━━━━━ Records to use ━━━━━

**config.mk**
```make
export PLATFORM = sky130hd
export DESIGN_NAME = vc_scheduler
export DESIGN_NICKNAME = d
export VERILOG_FILES = /design/src/rtl/vc_scheduler.sv
export SDC_FILE = /design/constraint.sdc
export NUM_CORES = 1
export LEC_CHECK = 0
export BUFFER_PORTS_ARGS = -buffer_cell sky130_fd_sc_hd__buf_2
export CAP_MARGIN = 20
export CORE_UTILIZATION = 40
export CTS_CLUSTER_SIZE = 28
export DETAILED_ROUTE_END_ITERATION = 6
export PLACE_DENSITY = 0.66
export SYNTH_ARGS = -nofsm -noshare
export SYNTH_HDL_FRONTEND = slang
export SYNTH_SLANG_ARGS = --single-unit
```
**constraint.sdc**
```tcl
create_clock -name clk -period 5.9 [get_ports clk]
set_input_delay 1.18 -clock clk [delete_from_list [all_inputs] [get_ports clk]]
set_output_delay 1.18 -clock clk [all_outputs]
set_load 0.005 [all_outputs]
```
**src/rtl/vc_scheduler.sv**
```systemverilog
// vc_scheduler: picks one of two VC FIFO heads per cycle for two destination FIFOs,
// with VC0 priority bounded by a programmable starvation limit for VC1.
module vc_scheduler #(
    parameter int DATA_W   = 6,
    parameter int DEST_BIT = 4
) (
    input  logic              clk,
    input  logic              reset_L,
    input  logic              init,
    input  logic [3:0]        starve_limit_i,
    input  logic              vc0_empty,
    input  logic              vc1_empty,
    input  logic [DATA_W-1:0] vc0_data,
    input  logic [DATA_W-1:0] vc1_data,
    input  logic              d0_pause,
    input  logic              d1_pause,
    output logic              vc0_pop,
    output logic              vc1_pop,
    output logic              d0_push,
    output logic              d1_push,
    output logic [DATA_W-1:0] data_out,
    output logic              idle_out,
    output logic              active_out
);
    localparam logic [1:0] ST_INIT   = 2'd0;
    localparam logic [1:0] ST_IDLE   = 2'd1;
    localparam logic [1:0] ST_ACTIVE = 2'd2;

    logic [1:0]        state_q, state_d;
    logic [3:0]        limit_q, limit_d;
    logic [3:0]        cnt_q, cnt_d;
    logic [DATA_W-1:0] data_q, data_d;
    logic              d0_push_q, d0_push_d;
    logic              d1_push_q, d1_push_d;
    logic              run, elig0, elig1, starve, grant0, grant1, grant;
    logic [DATA_W-1:0] word;

    always_comb begin
        run       = (state_q == ST_IDLE || state_q == ST_ACTIVE) && !init;
        // pause is looked up for the destination of each head word only
        elig0     = run && !vc0_empty && !(vc0_data[DEST_BIT] ? d1_pause : d0_pause);
        elig1     = run && !vc1_empty && !(vc1_data[DEST_BIT] ? d1_pause : d0_pause);
        starve    = elig1 && limit_q != 4'd0 && cnt_q == limit_q;
        grant1    = elig1 && (!elig0 || starve);
        grant0    = elig0 && !grant1;
        grant     = grant0 || grant1;
        cnt_d     = (grant0 && elig1) ? (cnt_q == 4'hF ? cnt_q : cnt_q + 4'd1) : 4'd0;
        word      = grant1 ? vc1_data : vc0_data;
        data_d    = grant ? word : data_q;
        d1_push_d = grant && word[DEST_BIT];
        d0_push_d = grant && !word[DEST_BIT];
        limit_d   = (state_q == ST_INIT && init) ? starve_limit_i : limit_q;
        state_d   = state_q;
        case (state_q)
            ST_INIT:   state_d = init ? ST_INIT : ST_IDLE;
            ST_IDLE:   state_d = init ? ST_INIT : (grant ? ST_ACTIVE : ST_IDLE);
            ST_ACTIVE: state_d = init ? ST_INIT :
                                 (vc0_empty && vc1_empty && !d0_push_q && !d1_push_q) ? ST_IDLE : ST_ACTIVE;
            default:   state_d = ST_INIT;
        endcase
    end

    always_ff @(posedge clk or negedge reset_L) begin
        if (!reset_L) begin
            state_q   <= ST_INIT;
            limit_q   <= 4'd0;
            cnt_q     <= 4'd0;
            data_q    <= '0;
            d0_push_q <= 1'b0;
            d1_push_q <= 1'b0;
        end else begin
            state_q   <= state_d;
            limit_q   <= limit_d;
            cnt_q     <= cnt_d;
            data_q    <= data_d;
            d0_push_q <= d0_push_d;
            d1_push_q <= d1_push_d;
        end
    end

    assign vc0_pop    = grant0;
    assign vc1_pop    = grant1;
    assign d0_push    = d0_push_q;
    assign d1_push    = d1_push_q;
    assign data_out   = data_q;
    assign idle_out   = state_q == ST_IDLE;
    assign active_out = state_q == ST_ACTIVE;
endmodule
```
# --- After elaboration in Yosys (flattened, before gate mapping) ---
# Index checks and enable logic that the tools add are counted.
totals:
  word_cells: 54
  in_bits: 23
  reg_bits: 18
op_classes:
  add_sub_neg: 1
  reduce_logical: 31
  n_mux: 11
  eq_ne: 5
ops:
  columns: ["operator", "count"]
  rows:
  - ["logical AND 1 bit", 16]
  - ["zero test 1 bit", 10]
  - ["two-way mux 2 bit", 4]
  - ["two-way mux 4 bit", 2]
  - ["two-way mux 6 bit", 1]
  - ["one-hot mux 2 bit (3 select lines)", 1]
  - ["adder 4 x 1 -> 4 bit, second input constant", 1]
  - ["equality test 4 bit", 1]
  - ["equality test 4 bit, second input constant", 1]
  - ["nonzero test 4 bit", 1]
  - ["logical OR 1 bit", 3]
  - ["two-way mux 1 bit", 3]
  - ["equality test 2 x 1 -> 1 bit, second input constant", 1]
  - ["equality test 2 bit, second input constant", 1]
  - ["zero test 2 bit", 1]
  - ["inequality test 2 bit, second input constant", 1]

# --- Longest topological paths before layout ---
# Gate-level depths: netlist of run 1.
logic_depth:
  ltp_word: 15
  mapped_depth: 7

# --- Worst setup path before layout of run 1 ---
# OpenSTA, ideal clock, no wires.
synth_timing:
  path_type: "input port to output port"
  startpoint: "input vc1_data[4]"
  endpoint: "output vc1_pop"
  t_arrival_ns: 2.334
  path_slack_ns: 2.386
  path_stages: 5
  path_buffers: 1
  cell_sequence: "mux2_4 > or3_4 > o31a_1 > buf_6 > inv_1"
synth_between:
  elab_chain_len: 7
synth_lines:
  columns: ["item", "line_no", "rtl"]
  rows:
  - ["start, declared", "14", "input logic [DATA_W-1:0] vc1_data,"]
  - ["two-way mux 1 bit (*)", "42", "elig1 = run && !vc1_empty && !(vc1_data[DEST_BIT] ? d1_pause : d0_pause);"]
  - ["zero test 1 bit (*)", "42", null]
  - ["logical AND 1 bit (*)", "42", null]
  - ["logical AND 1 bit (2 in series)", "43", "starve = elig1 && limit_q != 4'd0 && cnt_q == limit_q;"]
  - ["logical OR 1 bit", "44", "grant1 = elig1 && (!elig0 || starve);"]
  - ["logical AND 1 bit (*)", "44", null]
  - ["end, declared", "18", "output logic vc1_pop,"]
# Mark *: on every way between the ends. The rest lies on a longest branch, timed or not.

# --- Final worst setup path of run 1 ---
layout_timing:
  startpoint: "input vc1_data[4]"
  endpoint: "output vc0_pop"
layout_between:
  elab_chain_len: 9
layout_lines:
  columns: ["item", "line_no", "rtl"]
  rows:
  - ["two-way mux 1 bit (*)", "42", null]
  - ["zero test 1 bit (*)", "42", null]
  - ["logical AND 1 bit (*)", "42", null]
  - ["logical AND 1 bit (2 in series)", "43", null]
  - ["logical OR 1 bit", "44", null]
  - ["logical AND 1 bit (*)", "44", null]
  - ["zero test 1 bit (*)", "45", "grant0 = elig0 && !grant1;"]
  - ["logical AND 1 bit (*)", "45", null]
  - ["end, declared", "17", "output logic vc0_pop,"]
# Marks and branches as above.

==> summary.md, run 1 <==
| Metric | Value |
|---|---|
| Status | finished, final reports clean |
| CTS tree | yes |
| Number of global-route vias before repair | ~840 |
| Commonest non-fill, non-tap cells in the layout | buf_2, dfrtp_1, inv_1 |
| Netlist cell types | 30 |
| Reg2Reg Depth | 6 |
| Synth area leaders | dfrtp_1, ha_1, mux2_2 |
| Register area share after synthesis | between 40 and 50% |
| Initial Utilization | approximately 44% |
| Tightest Pin Transition | between 0.6 and 0.7 ns |
| Max-slew violation count | 0 |
| Max-Cap Viols | 0 |
| Area growth syn-to-layout | 20.2% |
| # H-tree levels | 1 |
| Sw power | between 80 and 90 µW |
| Vias per std cell | 5.45 |
| #FFs+latches synth | 18 |
| DR pass1 iterations | 4 |
| Kind of critical path | in2out |
| Final period utilization | ~67% |
| CP most frequent cell | buf_2 |
| Peak supply drop | 0.127 mV |
| Skew final | roughly 0.0035 ns |
| Commonest non-fill, non-tap cell in the layout | buf_2 |
| CP Data Arrival Time | 2.79 ns |
| Die Area | approximately 2800 µm² |
| Power Density | roughly 240 nW/µm² |
| Worst hold path depth | 2 |
| Die width | 52.7 µm |
| Min cycle time layout | between 3 and 4 ns |
| Post-DP HPWL | between 1.5 and 2 mm |
| Static leakage | 0.607 nW |
| Largest net degree at the start of global routing | 19 |
| Postcts setup bufs | 0 |
| Worst setup EP type | output pin |
| DRC violations left | 0 |
| Clock sinks | 18 |
| Post-synth top area cell | dfrtp_1 |
| Fmax | 0.252 GHz |
| Setup-failing EPs final | 0 |
| DRT antenna net count | 0 |
| Top_reg_cell synth | dfrtp_1 |
| Final setup TNS | 0 ns |
| Post-synthesis cell area | about 1000 µm² |
| Final net count | between 150 and 200 |
| Int Pwr | 208 µW |
| Post-CTS Resized | 0 |
| Req. time, crit path | approximately 4.7 ns |
| Gate power share | around 26% |
| Antenna violations before repair | 0 |
| Routability congestion estimate | between 0.8 and 0.9 |
| Critical path's top delay family | simple AND/OR/NAND/NOR gates |
| Port Buf Inserts | 34 |
| Flip-flop and latch area | 450 µm² |
| Async S/R FF share, synth | 100% |
| Worst-Skew Late Latency | around 0.29 ns |
| Total Routing Usage GR | about 18% |
| Total core area | between 2000 and 2500 µm² |
| EDFF count, synth | 0 |
| Antenna diode count | 0 |
| Post-synth top area share | between 40% and 50% |
| Final hold vios | 0 |
| Clk slew on worst S/H paths | 0.10 ns |
| Setup ws final | 1.93 ns |
| Min-delay worst type | reg2reg |
| Sw Share | roughly 29% |
| Routed length per placed instance | approximately 13 µm |
| Layout fillers | about 210 |
| Detailed Route WL | approximately 2.2 mm |
| Clock power frac | 20.7% |
| Total of warnings raised by yosys | 0 |
| Slowest stage delay, CP | 0.51 ns |
| Startpoint types | input port |
| Drt initial violations | 8 |
| Rel. slew slack | just under 60% |
| Synthesized area per cell | between 10 and 15 µm² |
| First-pass GRT wire length | about 3.6 mm |
| RSZ-0062 raised after global routing | false |
| Cells after synthesis | slightly above 100 |
| Critical path's slowest cell | nor3_2 |
| Buffers & Inverters on Critical Path | 2 |
| Die Span Y | 52.7 µm |
| Root buffer cell | clkbuf_4 |
| Total global routing overflow | 0 |
| Crit Path Max Fanout | 12 |
| TritonCTS buffer count | 3 |
| Crit path depth | 6 |
| Crit-path cells | buf_2, mux2_4, or3_4, nor3_2, nor2_1, buf_2 |
| I/O pin cnt | 35 |
| Row count | 17 |
| Vias post-DR | between 800 and 900 |
| Cts hold-fix bufs | 0 |
| Clock tree buffer depth | 2 |
| Pre-CTS setup slack | 1.94 ns |
| Layout cells sized above 1 | around a third |
| Register share of total power | 53.4% |
| Multi-input logic area | 512 µm² |
| Mapped Nets | approximately 130 |
cell families after synthesis:
kind of cell | share of synthesized area (%)
buffers and inverters | 6.33
AOI/OAI and AO/OA | 14.3
muxes | 8.89
xor gates and xnor gates | 4.26
and+or+nand+nor | 16.3
adders and majority gates | 6.09
DFF | 43.8
final timing paths:
kind / start / to / slack, ns
worst max-delay path: vc1_data[4] / vc0_pop / 1.93
worst min-delay path: data_out[2]$_DFFE_PN0P_ / data_out[2]$_DFFE_PN0P_ / 0.52
worst max register to register: state_q[0]$_DFF_PN0_ / cnt_q[3]$_DFFE_PN0P_ / 3.71
worst min register to register: data_out[2]$_DFFE_PN0P_ / data_out[2]$_DFFE_PN0P_ / 0.52
max in group asynchronous: reset_L / cnt_q[1]$_DFFE_PN0P_ / 4.81
min in group asynchronous: reset_L / limit_q[0]$_DFFE_PN0P_ / 0.80
per-layer routing:
layer / part of all wire [%] / vias up / global-route usage, %
li1: - / 435 / -
met1: 46 / 424 / 23.4
met2: 48 / 28 / 28.9
met3: 5.0 / 2 / 2.90
met4: 0.69 / 0 / 5.26
met5: 0 / - / 0
flip-flops by register name (all words and copies together), names as in the netlist:
register  flops
data_out      6
d1_push       1
state_q       2
cnt_q         4
limit_q       4
d0_push       1
area by class of cell:
| type | instances | area share, % |
|---|---|---|
| Multi-Input combinational cell | 68 | 41.4 |
| Timing Repair Buffer | 34 | 13.8 |
| Inverter | 12 | 3.65 |
| Tap cell | 28 | 2.84 |
| Clock buffer | 3 | 1.82 |
| Sequential cell | 18 | 36.5 |
stage by stage:
stage | instance area, µm² | hold slack [ns] | power (mW) | instances | util [%]
detailed placement | 1210 | 0.498 | 0.236 | 160 | 52.3
finish | 1230 | 0.521 | 0.294 | 163 | 53.3
global route | 1230 | 0.577 | 0.314 | 163 | 53.3
floorplan | 1030 | 0.502 | 0.201 | 101 | -
CTS | 1230 | 0.526 | 0.296 | 163 | 53.3
global placement | 1210 | 0.507 | 0.235 | 160 | 52.3
tightest hold or removal path, stage by stage, from the launching register on:
cell and delay [ns]:
dfrtp_1 0.36, nand3_1 0.07, o221ai_1 0.06
synthesized netlist by cell type (2+ instances only):
master    instances
dfrtp_1          18
inv_1            12
nand3_1          10
nand2_1           8
nor3_1            6
ha_1              5
mux2_2            5
o221ai_1          5
xnor2_1           5
o21ai_0           3
mux2i_1           2
nor2_1            2
nor3_2            2
or3_1             2
power by group through the flow:
stage	registers [mW]	clock network (mW)	logic, mW
after floorplan	0.158	0	0.0422
after global placement	0.159	0	0.0761
after detailed placement	0.159	0	0.0770
after CTS	0.157	0.0617	0.0772
after global routing	0.160	0.0665	0.0875
final	0.157	0.0610	0.0760
Note: power is estimated with default switching activity, not from simulation.
==> run 2: changes to the inputs <==
- PLACE_DENSITY: 0.66 -> 0.69
- clock period: 5.9 -> 3.5 ns (I/O delays scaled with it)
==> run 2 against run 1 <==
Effect of this change:
- first-iteration DRC count rose to 3.3 times the previous value
- sequential share of layout area down 0.62 points
- cell count up 1.2%
- die area unchanged
- hold slack worse by 0.19 ns
- via count down 0.45%
- clock power up 100%
- total power up 76%
- critical path type unchanged
==> summary.md, run 2 (synthesis results as in run 1) <==
| Metric | Value |
|---|---|
| Status | finished, final reports clean |
| Kind of critical path | in2out |
| Number of global-route vias before repair | around 840 |
| Antenna violations before repair | 0 |
| Sw power | approximately 140 µW |
| Fmax | between 0.3 and 0.4 GHz |
| Clock tree buffer depth | 2 |
| Number of flip-flops in the largest register | 6 |
| Commonest non-fill, non-tap cells in the layout | buf_2, dfrtp_1, inv_1 |
| Commonest non-fill, non-tap cell in the layout | buf_2 |
| Tightest Pin Transition | about 0.63 ns |
| Clock power frac | 24.0% |
| CP Data Arrival Time | roughly 2.2 ns |
| RSZ-0062 raised after global routing | false |
| Final hold vios | 0 |
| Min-delay worst type | in2async |
| Routability congestion estimate | about 0.75 |
| Worst setup EP type | output pin |
| Multi-input logic area | 512 µm² |
| Min cycle time layout | 2.92 ns |
| DR pass1 iterations | 4 |
| Largest net degree at the start of global routing | 19 |
| Register share of total power | between 50 and 60% |
| Reg2Reg Depth | 6 |
| Post-route cell area | 1260 µm² |
| Cts hold-fix bufs | 0 |
| Vias per std cell | 5.36 |
| Routed length per placed instance | about 13 µm |
| Post-DP HPWL | 1.65 mm |
| Sw Share | about 28% |
| Die width | 52.7 µm |
| Max-slew violation count | 0 |
| I/O pin cnt | 35 |
| Detailed Route WL | 2.14 mm |
| Flip-flop and latch area | between 400 and 500 µm² |
| Static leakage | just over 0.6 nW |
| Layout cells sized above 1 | roughly a third |
| Total core area | 2320 µm² |
| Req. time, crit path | ~2.8 ns |
| Post-CTS Resized | 0 |
| Clock sinks | 18 |
| Finished Layout Cells | around 170 |
| Worst-Skew Late Latency | between 0.2 and 0.3 ns |
| Int Pwr | roughly 370 µW |
| Vias post-DR | ~890 |
| Area growth syn-to-layout | 22.3% |
| Postcts setup bufs | 0 |
| Die Span Y | ~53 µm |
| Port Buf Inserts | 34 |
| CTS tree | yes |
| Final setup TNS | 0 ns |
| DRT antenna net count | 0 |
| First-pass GRT wire length | 3.53 mm |
| Setup-failing EPs final | 0 |
| Cells after DPL | around 160 |
| Setup ws final | between 0.5 and 0.6 ns |
| TritonCTS buffer count | 3 |
| # H-tree levels | 1 |
| Drt initial violations | 26 |
| Antenna diode count | 0 |
| Crit Path Max Fanout | 12 |
| Pre-CTS setup slack | approximately 0.6 ns |
| Initial Utilization | 44.3% |
| Gate power share | around a quarter |
| Die Area | between 2000 and 3000 µm² |
| Startpoint types | input port |
| Final net count | 166 |
| Total global routing overflow | 0 |
| Reg2reg start | state_q[0]$_DFF_PN0_ |
| Total Power | slightly above 500 µW |
| Clk slew on worst S/H paths | roughly 0.1 ns |
| Layout fillers | around 200 |
| Placed inst area | around 1200 µm² |
| DRC violations left | 0 |
| Rel. slew slack | 57.8% |
| Row count | 17 |
| Root buffer cell | clkbuf_4 |
| Final period utilization | a little over four fifths |
| Skew final | 0.00266 ns |
| WHS | 0.330 ns |
| Fin util | between 50% and 60% |
| Reg2reg end | data_out[4]$_DFFE_PN0P_ |
| Worst R2R Setup Slack | between 1 and 1.5 ns |
| Total Routing Usage GR | between 10% and 20% |
| Peak supply drop | roughly 0.33 mV |
| Power Density | a little over 400 nW/µm² |
| Max-Cap Viols | 0 |
run 2: worst max-delay path: stages:
cell and delay, ns:
buf_2 0.12, mux2_4 0.32, or3_4 0.45, o31a_1 0.44, inv_1 0.09, buf_2 0.10
run 2: worst max path at each step:
stage / from / cells past startpoint / slack [ns] / end
3_3_place_gp: vc1_data[4] / 6 / 0.62 / vc1_pop
5_1_grt: state_q[0]$_DFF_PN0_ / 7 / 0.45 / vc1_pop
4_1_cts: state_q[0]$_DFF_PN0_ / 7 / 0.58 / vc1_pop
6_report: vc1_data[4] / 6 / 0.58 / vc1_pop
3_5_place_dp: vc1_data[4] / 6 / 0.60 / vc1_pop
2_1_floorplan: vc1_data[4] / 5 / 0.95 / vc1_pop
run 2: cell type report:
type | count | share of cell area (%)
multi-input combinational | 68 | 40.7
sequential | 18 | 35.9
timing repair buffer | 35 | 14.1
inverter | 12 | 3.59
clock buffer | 4 | 2.89
tap | 28 | 2.79
run 2: power by group through the flow:
stage / sequential, mW / combinational [mW] / clock (mW)
floorplan: 0.267 / 0.0712 / 0
detailed placement: 0.268 / 0.131 / 0
global placement: 0.268 / 0.128 / 0
CTS: 0.264 / 0.132 / 0.129
global route: 0.267 / 0.147 / 0.139
finish: 0.264 / 0.130 / 0.125
run 2: routing by layer:
| layer | routed length [µm] | GRT usage (%) | up-vias |
|---|---|---|---|
| li1 | - | - | 441 |
| met4 | 12 | 2.63 | 0 |
| met1 | 1020 | 22.8 | 410 |
| met5 | 0 | 0 | - |
| met2 | 976 | 28.3 | 32 |
| met3 | 134 | 5.80 | 2 |
==> run 3: changes to the inputs <==
- PLACE_DENSITY: 0.69 -> 0.66
- clock period: 3.5 -> 2.91 ns (I/O delays scaled with it)
==> run 3 against run 2 <==
Effect of this change:
- largest cell class unchanged
- largest power group unchanged
- die area is the same
- core utilization grew 0.65 points
- clock power grew 22%
- global-route usage grew 0.28 points
- final area grew 1.2%
- sequential power grew 20%
- critical endpoint unchanged
- cell count grew 1.2%
- hold slack lost 0.13 ns
- setup slack lost 0.34 ns
- wire length grew 0.93%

━━━━━

* [Work request] Quote the data above from the line containing "WHS | 0.330 ns |" to the line containing "run 2: worst max path", inclusive, and stop.

* [Task answer]
| WHS | 0.330 ns |
| Fin util | between 50% and 60% |
| Reg2reg end | data_out[4]$_DFFE_PN0P_ |
| Worst R2R Setup Slack | between 1 and 1.5 ns |
| Total Routing Usage GR | between 10% and 20% |
| Peak supply drop | roughly 0.33 mV |
| Power Density | a little over 400 nW/µm² |
| Max-Cap Viols | 0 |
run 2: worst max-delay path: stages:
cell and delay, ns:
buf_2 0.12, mux2_4 0.32, or3_4 0.45, o31a_1 0.44, inv_1 0.09, buf_2 0.10
run 2: worst max path at each step:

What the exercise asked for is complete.